# Entropy optimization using PyTorch

First, let's import some things from PyTorch that we'll need to perform this optimization. We'll use PyTorch's optimization framework to create a distribution with our desired entropy.

- We'll rely on some functions from the root `torch` module.
- We'll use the `nn` module to create an `nn.Param` to store the distribution itself.
- Finally, for compatibility with a Python language server, I find it's nice to import `Tensor` so that I can use it in type hints.

In [None]:
import torch
from torch import nn
from torch import Tensor

Let's define a custom loss function that we can use to bring our distribution's entropy closer to our target entropy. A simple way to do this is (with gradients enabled):

- Normalize the distribution to sum to 1.
- Calculate the entropy of the distribution.
- Use a distance metric such as Mean Squared Error to compare the distribution's entropy to the target entropy.
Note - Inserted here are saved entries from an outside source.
==> src/rtl/x_sram_pkg.sv <==
// Shared definitions for the SRAM lane response path.
// Provides the lane count, the lane index width, the default fill byte and
// the response-collector state type.
package x_sram_pkg;

  localparam int unsigned N_LANES      = 16;
  localparam int unsigned LANE_IDX_W   = 4;
  localparam int unsigned BYTE_W       = 8;
  localparam logic [7:0]  FILL_DEFAULT = 8'hEE;

  typedef enum logic [1:0] {
    IDLE    = 2'd0,
    COLLECT = 2'd1,
    SEND    = 2'd2
  } rsp_state_t;

endpackage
Despite its simplicity, this works shockingly well!

In [None]:
class MSEAgainstEntropyLoss(nn.Module):
    
    def __init__(self):
        super().__init__()
        
    def forward(self, dist: Tensor, true_entropy: Tensor) -> Tensor:
        
        # normalize the distribution
        dist = torch.softmax(dist, dim=0)
        
        # calculate the entropy
        approx_entropy = -(dist * dist.log()).sum()
        
        # calculate the mean squared error
        mse = (approx_entropy - true_entropy) ** 2
        
        # return the loss tensor
        return mse

Now, we'll define a function that returns a distribution with the desired entropy (or as close as we can get). It will take the following arguments:

- `criterion (nn.Module)`: The loss function to use to optimize the entropy (in this case, it will just be the class we defined above).
- `support_size (int)`: The number of outcomes we want our random variable to have.
- `desired_entropy (float)`: The entropy we want our distribution to have.
- `lr (float)`: The learning rate for the optimization algorithm.
- `tol (float)`: The tolerance for the optimization algorithm. We will stop when the loss is less than this value.
- `max_iter (int)`: The maximum number of iterations to run the optimization algorithm.
- `do_logging (bool)`: Whether to log the loss during optimization.
- `log_freq (int)`: How often to log the loss during optimization.

In [None]:
def get_dist(
    criterion: nn.Module,
    support_size: int,
    desired_entropy: float,
    lr: float = 0.001,
    tol: float = 1e-6,
    max_iter: int = 100_000,
    do_logging: bool = True,
    log_freq: int = 200
) -> Tensor:
    
    # define a parameter (gradient updates possible) with the right support size
    dist = nn.Parameter(torch.randn((support_size,), dtype=torch.float64))
    dist.requires_grad = True
    
    # make a torch.Tensor with the desired entropy to compute loss
    DE = torch.tensor(desired_entropy, dtype=torch.float64)
    DE.requires_grad = False
    
    # define an optimizer over the parameter
    optimizer = torch.optim.AdamW([dist], lr=lr)
    
    i = 0
    if do_logging:
        print('-----------------------------------------------------')
    while True:
        
        # optimize the parameter
        optimizer.zero_grad()
        loss = criterion(dist, DE)
        loss.backward()
        optimizer.step()
        
        # log the loss
        if (i % log_freq == 0):
            loss_val = loss.item()
            if do_logging:
                print(f'loss: {loss_val:.4}')
            if loss_val < tol: # we are done if the loss is small enough
                break
        i += 1 # count iterations
        
        # give up if max_iter is reached
        if i > max_iter:
            msg = 'Optimization did not converge!'
            Warning(msg)
            break
    
    # renormalize
    final_dist = torch.softmax(dist, dim=0)
    
    # summary of results
    if do_logging:
        print('-----------------------------------------------------')
        print(f'sum of probabilities (should be 1): {final_dist.sum()}')
        approx_entropy = -(final_dist * final_dist.log()).sum()
        print('-----------------------------------------------------')
        print(f'desired entropy:    {desired_entropy}')
        print(f'true entropy:       {approx_entropy.item()}')
        print('-----------------------------------------------------')
    
    return final_dist